Ilya Nikolayevich Berezin (Илья́ Никола́евич Бере́зин, 20 July 1818, Yug, Permsky Uyezd, Perm Governorate, Russian Empire — 3 April 1896, Saint Petersburg, Russian Empire) was a Russian Orientalist, the major authority on the culture, languages and history of Turkey, Iran and Mongolia, the Meritorious Professor of Saint Petersburg University, who wrote both in Russian and French.
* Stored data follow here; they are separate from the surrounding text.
### config.mk
export PLATFORM = sky130hd
export DESIGN_NAME = bin2rns_seq_flat
export DESIGN_NICKNAME = d
export VERILOG_FILES = /design/src/rtl/bin2rns_seq_if.sv /design/src/rtl/bin2rns_seq.sv /design/src/flat_wrapper.sv
export SDC_FILE = /design/constraint.sdc
export NUM_CORES = 1
export LEC_CHECK = 0
export ABC_AREA = 1
export ABC_CLOCK_PERIOD_IN_PS = 2850
export CORE_MARGIN = 1
export CORE_UTILIZATION = 30
export DETAILED_ROUTE_END_ITERATION = 8
export GPL_ROUTABILITY_DRIVEN = 1
export MAX_ROUTING_LAYER = met4
export PLACE_DENSITY = 0.53
export SYNTH_ARGS = -nofsm -noshare
export SYNTH_HDL_FRONTEND = slang
export SYNTH_SLANG_ARGS = --single-unit
### constraint.sdc
create_clock -name clk -period 2.85 [get_ports clk]
set_input_delay 0.7125 -clock clk [delete_from_list [all_inputs] [get_ports clk]]
set_output_delay 0.7125 -clock clk [all_outputs]
set_load 0.005 [all_outputs]
### src/rtl/bin2rns_seq_if.sv
// rtl/bin2rns_seq_if.sv - input/output handshake bundle for the binary-to-RNS converter
interface bin2rns_seq_if #(
    parameter int W    = 32,
    parameter int N_CH = 4,
    parameter int RW   = 3
);
    logic                 in_valid;
    logic                 in_ready;
    logic [W-1:0]         n;
    logic                 out_valid;
    logic                 out_ready;
    logic [N_CH*RW-1:0]   res;
    logic                 ovf;

    modport master (
        output in_valid, n, out_ready,
        input  in_ready, out_valid, res, ovf
    );

    modport slave (
        input  in_valid, n, out_ready,
        output in_ready, out_valid, res, ovf
    );
endinterface

### src/rtl/bin2rns_seq.sv
// rtl/bin2rns_seq.sv - bit-serial binary-to-RNS converter with sign fix-up and range flag
module bin2rns_seq #(
    parameter int                W      = 32,
    parameter int                N_CH   = 4,
    parameter int                RW     = 3,
    parameter logic [8*N_CH-1:0] MODULI = {8'd8, 8'd7, 8'd5, 8'd3},
    parameter int                DR     = 840
) (
    input  logic          clk,
    input  logic          reset,
    bin2rns_seq_if.slave  bus
);
    localparam int CW = $clog2(W);
    localparam logic signed [63:0] HALF = 64'(DR / 2);

    typedef enum logic [1:0] {IDLE, CONV, FIX, DONE} state_t;

    state_t              state;
    state_t              state_nxt;
    logic [CW-1:0]       cnt;
    logic                neg;
    logic [W-1:0]        mag;
    logic                ovf_r;
    logic signed [63:0]  n_ext;

    // Sign-extend the input so the range test works for any W
    assign n_ext   = 64'($signed(bus.n));
    assign bus.ovf = ovf_r;

    // State register
    always_ff @(posedge clk) begin
        if (reset) state <= IDLE;
        else       state <= state_nxt;
    end

    // Next-state and handshake outputs; both handshakes are masked while reset is high
    always_comb begin
        state_nxt     = state;
        bus.in_ready  = (state == IDLE) && !reset;
        bus.out_valid = (state == DONE) && !reset;
        case (state)
            IDLE:    if (bus.in_valid) state_nxt = CONV;
            CONV:    if (cnt == CW'(W - 1)) state_nxt = FIX;
            FIX:     state_nxt = DONE;
            DONE:    if (bus.out_ready) state_nxt = IDLE;
            default: state_nxt = IDLE;
        endcase
    end

    // Capture sign/magnitude/range on accept; shift magnitude MSB-first during conversion
    always_ff @(posedge clk) begin
        if (reset) begin
            cnt   <= '0;
            neg   <= 1'b0;
            mag   <= '0;
            ovf_r <= 1'b0;
        end else begin
            case (state)
                IDLE: if (bus.in_valid) begin
                    neg   <= bus.n[W-1];
                    mag   <= bus.n[W-1] ? (~bus.n + W'(1)) : bus.n;
                    ovf_r <= (n_ext < -HALF) || (n_ext >= HALF);
                    cnt   <= '0;
                end
                CONV: begin
                    mag <= mag << 1;
                    cnt <= cnt + CW'(1);
                end
                default: ;
            endcase
        end
    end

    for (genvar i = 0; i < N_CH; i++) begin : g_ch
        localparam logic [RW:0] M = (RW + 1)'(MODULI[8*i +: 8]);

        logic [RW-1:0] r;
        logic [RW:0]   t;

        // Doubling plus the incoming bit never exceeds 2m-1, so one subtract reduces it
        assign t = {r, mag[W-1]};
        assign bus.res[RW*i +: RW] = r;

        // Per-channel residue accumulator: clear, shift-and-reduce, then negate for negative inputs
        always_ff @(posedge clk) begin
            if (reset) begin
                r <= '0;
            end else begin
                case (state)
                    IDLE: if (bus.in_valid) r <= '0;
                    CONV: r <= (t >= M) ? RW'(t - M) : RW'(t);
                    FIX:  if (neg && (r != '0)) r <= RW'(M - {1'b0, r});
                    default: ;
                endcase
            end
        end
    end
endmodule
### src/flat_wrapper.sv
// flat-port wrapper written by rule: the top's interface ports become plain ports
module bin2rns_seq_flat 
#(
    parameter int                W      = 32,
    parameter int                N_CH   = 4,
    parameter int                RW     = 3,
    parameter logic [8*N_CH-1:0] MODULI = {8'd8, 8'd7, 8'd5, 8'd3},
    parameter int                DR     = 840
)
  (clk, reset, bus_in_valid, bus_n, bus_out_ready, bus_in_ready, bus_out_valid, bus_res, bus_ovf);
  bin2rns_seq_if #(.W(W), .N_CH(N_CH), .RW(RW)) bus_i ();
  input  logic clk;
  input  logic reset;
  input wire logic [$bits(bus_i.in_valid)-1:0] bus_in_valid;
  input wire logic [$bits(bus_i.n)-1:0] bus_n;
  input wire logic [$bits(bus_i.out_ready)-1:0] bus_out_ready;
  output wire logic [$bits(bus_i.in_ready)-1:0] bus_in_ready;
  output wire logic [$bits(bus_i.out_valid)-1:0] bus_out_valid;
  output wire logic [$bits(bus_i.res)-1:0] bus_res;
  output wire logic [$bits(bus_i.ovf)-1:0] bus_ovf;
  assign bus_i.in_valid = bus_in_valid;
  assign bus_i.n = bus_n;
  assign bus_i.out_ready = bus_out_ready;
  assign bus_in_ready = bus_i.in_ready;
  assign bus_out_valid = bus_i.out_valid;
  assign bus_res = bus_i.res;
  assign bus_ovf = bus_i.ovf;
  bin2rns_seq #(.W(W), .N_CH(N_CH), .RW(RW), .MODULI(MODULI), .DR(DR)) u_core (.clk(clk), .reset(reset), .bus(bus_i));
endmodule
======== After elaboration in Yosys (flattened, before gate mapping) ========
Index checks and enable logic that the tools add are counted.
cells by class
  $add $sub $neg .......................... 10
  order comparisons ....................... 6
  equality and inequality tests ........... 11
  muxes and demuxes ....................... 22
  bitwise logic cells ..................... 1
  reduce and logical (&&, ||, !) cells .... 22
operators by type and width
  operator                                                                               count
  32-bit 2-to-1 mux                                                                      2
  32-bit case mux with 2 select lines                                                    1
  3-bit case mux with 3 select lines                                                     4
  32-bit by 1-bit adder with 32-bit output, second input constant                        1
  32-bit by 10-bit greater-or-equal comparator with 1-bit output, second input constant  1
  32-bit by 10-bit < comparator with 1-bit output, second input constant                 1
  32-bit inverter                                                                        1
  3-bit 2-to-1 mux                                                                       9
  3-bit AND reduction                                                                    5
  3-bit nonzero test                                                                     5
  2-bit by 1-bit inequality test with 1-bit output, second input constant                5
  5-bit case mux with 2 select lines                                                     1
  4-bit by 3-bit greater-or-equal comparator with 1-bit output, second input constant    2
  2-bit case mux with 4 select lines                                                     1
  1-bit logical AND                                                                      6
  2-bit 2-to-1 mux                                                                       3
  3-bit subtractor, first input constant                                                 2
  3-bit subtractor, second input constant                                                2
  5-bit by 1-bit adder with 5-bit output, second input constant                          1
  5-bit equality test, second input constant                                             1
  5-bit 2-to-1 mux                                                                       1
  2-bit equality test, second input constant                                             2
  4-bit by 2-bit greater-or-equal comparator with 1-bit output, second input constant    1
  4-bit greater-or-equal comparator, second input constant                               1
  11 further kinds                                                                       13
storage, ports and cells
  flip-flop bits (word level) ............. 53
  bits of input ports ..................... 36
  output and inout port bits .............. 15
  logic and storage cells ................. 81

======== Longest topological paths before layout ========
Gate-level depths: netlist (run 1).
  word-level depth ........................ 5
  depth in mapped cells ................... 12
  mapped depth without buffers ............ 12

======== Worst setup path before layout (run 1) ========
Ideal clock, no wire load.
  path type ............................... input to output
  from .................................... input reset
  to ...................................... output bus_in_ready
  data arrival time ....................... 1.348 ns
  data required time ...................... 2.138 ns
  path slack .............................. 0.789 ns
  stages .................................. 3
  buffers on the path ..................... 2
  cell sequence ........................... clkbuf_1 -> buf_1 -> nor2_1
between the ends
  cells in the longest elaborated chain, start to end .. 2
ends and longest elaborated chain
  item                line                source
  start: declaration  flat_wrapper.sv:13  input logic reset;
  1-bit logical NOT   bin2rns_seq.sv:39   bus.in_ready = (state == IDLE) && !reset;
  1-bit logical AND   bin2rns_seq.sv:39
  end: declaration    flat_wrapper.sv:17  output wire logic [$bits(bus_i.in_ready)-1:0] bus_in_ready;
No other way between the ends.

======== Worst setup path in the final report (run 1) ========
Ends and elaborated chain as after synthesis.

==> summary.md, run 1 <==
| Metric | Value |
|---|---|
| Initial core utilization | `0.311` |
| Post-synthesis sequential area ratio | `0.281` |
| Share of layout cells above drive strength 1 | `0.0450` |
| Die ar. | `13000 sq um` |
| Synth Register Bits | `53` |
| RSZ-0062 raised after global routing | `false` |
| CTS Root Cell | `clkbuf_16` |
| Most frequent cells in the layout | `156 x nand2_1, 101 x nor2_1, 69 x a21oi_1` |
| PortBufs | `50` |
| Die X | `roughly 110 microns` |
| # fillers | `1361` |
| Footprint of the multi-input gates | `2390 sq um` |
| Asr flop ratio synth | `0` |
| HPWL after detailed placement | `8350 microns` |
| # Max-Cap Violations | `0` |
| Worst clock skew | `approximately 2.7 ps` |
| Total core area | `12100 sq um` |
| Post-route non-filler standard cell count | `835` |
| Commonest non-fill, non-tap cell in the layout | `nand2_1` |
| Die Y | `roughly 110 microns` |
| Yosys warning count | `0` |
| Area grow syn2layout | `21.7%` |
| Clk buf depth | `2` |
| Final nets | `717` |
| Inst Count DP | `827` |
| Tot GR Track Use | `0.185` |
| Clock latency on the worst-skew pair | `290 ps` |
| CP arrival | `1810 ps` |
| First drt pass iteration count | `4` |
| N_diodes | `0` |
| Wire per inst | `13.2 microns` |
| Number of enable flip-flop cells after synthesis | `0` |
| Worst-margin pin slew | `around 500 ps` |
| Final setup fails | `0` |
| Syn_area_per_cell | `about 6.0 sq um` |
| Post-CTS setup buffer count | `0` |
| Drt via density | `4.89` |
| First-pass GRT wire length | `18800 microns` |
| Worst slew margin | `0.670` |
| CTS Hold Bufs | `0` |
| Hold Crit Class | `flip-flop to flip-flop` |
| CP dominant cell by count | `clkdlybuf4s50_1` |
| Worst-path fanout max | `4` |
| Antenna viol nets, final | `0` |
| # resized after CTS | `0` |
| Reg clk slew, reported paths | `roughly 70 ps` |
| Mapped Nets | `between 600 and 700` |
| First DRT Iteration DRCs | `229` |
| Syn Std Cell Area | `around 3800 sq um` |
| Maximum clock frequency | `397 MHz` |
| Number of buffers and inverters on the critical path | `2` |
| VDD IR max | `314 uV` |
| Fin crit share | `0.885` |
| Largest net degree at the start of global routing | `35` |
| Max H-tree Level | `2` |
| Antenna violations before repair | `0` |
| Crit path capture type | `output pin` |
| Sink Count | `53` |
| Vias in the first global route | `3894` |
| Pins Over Slew Limit | `0` |
| Worst path cell trace | `clkdlybuf4s50_1 -> nor2_1 -> clkdlybuf4s50_1` |
| Clock buffer count from CTS | `5` |
| FP Rows | `40` |
| Leakage | `1.91 nW` |
| Status | `completed` |
| Crit path kind | `input port to output pin` |
| I/O pin count | `between 50 and 60` |
| Crit-path slowest cell | `clkdlybuf4s50_1` |
| CTS tree | `yes` |
| Synth cell types | `39` |
| TNS Setup | `0 ps` |
| DRT Wirelength | `approximately 11000 microns` |
| Total gr overflow | `0` |
| Register Area | `1060 sq um` |
| CP peak stage delay | `500 ps` |
| Hold Violations, Final | `0` |
| CP Launch Type | `input port` |
| Via Count | `roughly 4000` |
| Syn Inst Count | `626` |
| Power per cell area | `about 740 nW/um^2` |
| Crit path max-delay family | `buffers and inverters` |
| Residual DRC count | `0` |
| Gp weighted congestion | `0.894` |
| Top_reg_cell synth | `dfxtp_1` |
| CP required | `2140 ps` |
| Tmin final | `approximately 2500 ps` |
report_power, final:
group          internal, mW  switching, mW  total (mW)
combinational         0.592           1.09        1.68
clock                 0.328          0.292       0.620
sequential            0.947          0.131        1.08
total                  1.87           1.52        3.38
cell families (layout without fill, tap and decap cells):
kind of cell	Yosys count	after routing	share of synthesized area
adder cells (fa/ha/maj)	15	15	0.0498
AO/OA/AOI/OAI	138	138	0.196
AND/OR/NAND/NOR	331	331	0.369
flip-flops	53	53	0.281
buffers and inverters	81	122	0.0856
XOR/XNOR	8	8	0.0186
layout make-up:
class / instances / area share
Clock inverter: 3 / 0.00464
Clock buffer: 5 / 0.0273
Tap cell: 168 / 0.0458
Inverter: 56 / 0.0458
Timing Repair Buffer: 58 / 0.125
Sequential cell: 53 / 0.231
Multi-Input combinational cell: 492 / 0.520
layer usage:
metal,part of all wire,track usage
met5,0,-
met4,0.016,0.0606
met3,0.037,0.0154
met2,0.44,0.291
met1,0.51,0.250
flip-flops by register name, indices dropped and copies added, names as in the netlist:
name / flops
u_core.mag: 32
u_core.neg: 1
u_core.bus.ovf: 1
u_core.cnt: 5
u_core.g_ch.r: 12
u_core.state: 2
Yosys cell counts (4+ instances only):
master	instances	area, sq um
nand2_1	156	586
nor2_1	101	379
a21oi_1	69	345
dfxtp_1	53	1060
inv_1	51	191
o21ai_0	47	235
nand3_1	38	190
ha_1	15	188
nand4_1	13	81.3
clkbuf_1	11	41.3
buf_2	9	45.0
nor3_1	7	35.0
xor2_1	6	52.6
inv_2	5	18.8
nor4_1	5	31.3
buf_1	4	15.0
worst register-to-register path: stages, from the launching register on:
cell	delay (ps)
dfxtp_1	390
inv_1	100
ha_1	210
inv_2	310
o21ai_2	110
inv_2	290
buf_12	240
nor2_1	80
o21ai_0	70
a21oi_1	80
worst paths after layout:
check / start / to / slack, ps / depth (start not counted)
worst max-delay path: reset / bus_in_ready / 330 / 3
worst min-delay path: u_core.mag[23] / u_core.mag[23] / 470 / 2
worst max register to register: u_core.state[1] / u_core.mag[18] / 860 / 9
worst min register to register: u_core.mag[23] / u_core.mag[23] / 470 / 2
metrics by stage:
stage               worst slack [ps]  instance area (sq um)  utilization  total power [mW]  hold slack (ps)
finish                           328                   4590        0.379              3.38              466
global route                     290                   4590        0.379              3.70              488
CTS                              321                   4590        0.379              3.40              469
detailed placement               250                   4440        0.367              2.77              457
global placement                 247                   4440        0.367              2.74              452
floorplan                        789                   3770            -              2.30              441
Power figures use the tool's default switching activity.
==> inputs of run 2 (changes only) <==
- CAP_MARGIN: default -> 20
==> results of run 2 <==
Final layout, timing and power as in run 1 (identical DEF).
Among his acclaimed works written in Russian were The Library of Oriental Historians (Библиотека восточных историков, 1850—1851, 2 volumes), Travelling the East (Путешествия по Востоку, 1849—1852, 2 volumes). The East Turkey Library (Библиотека восточных турков, 1849—1854, 3 volumes), The Turkish Reader (Турецкая хрестоматия, 1857—1878, 3 volumes). His French-language works include Recherches sur les dialectes persans (1853), Catalogue des mémoires et des médailles du cabinet numismatique de l’université de Casan (1855), Guide du voyageur en Orient. Dialogues arabes d’après trois principaux dialectes: de Mésopotamie, de Syrie et d'Egypte (1857). In 1872—1882 Ilya Berezin edited the Russian Encyclopedian Dictionary in 16 volumes.

He was the recipient of high-profile awards, including the Orders of St. Anna (1st class), St. Stanislaus (1st class) and St. Vladimir (3rd class).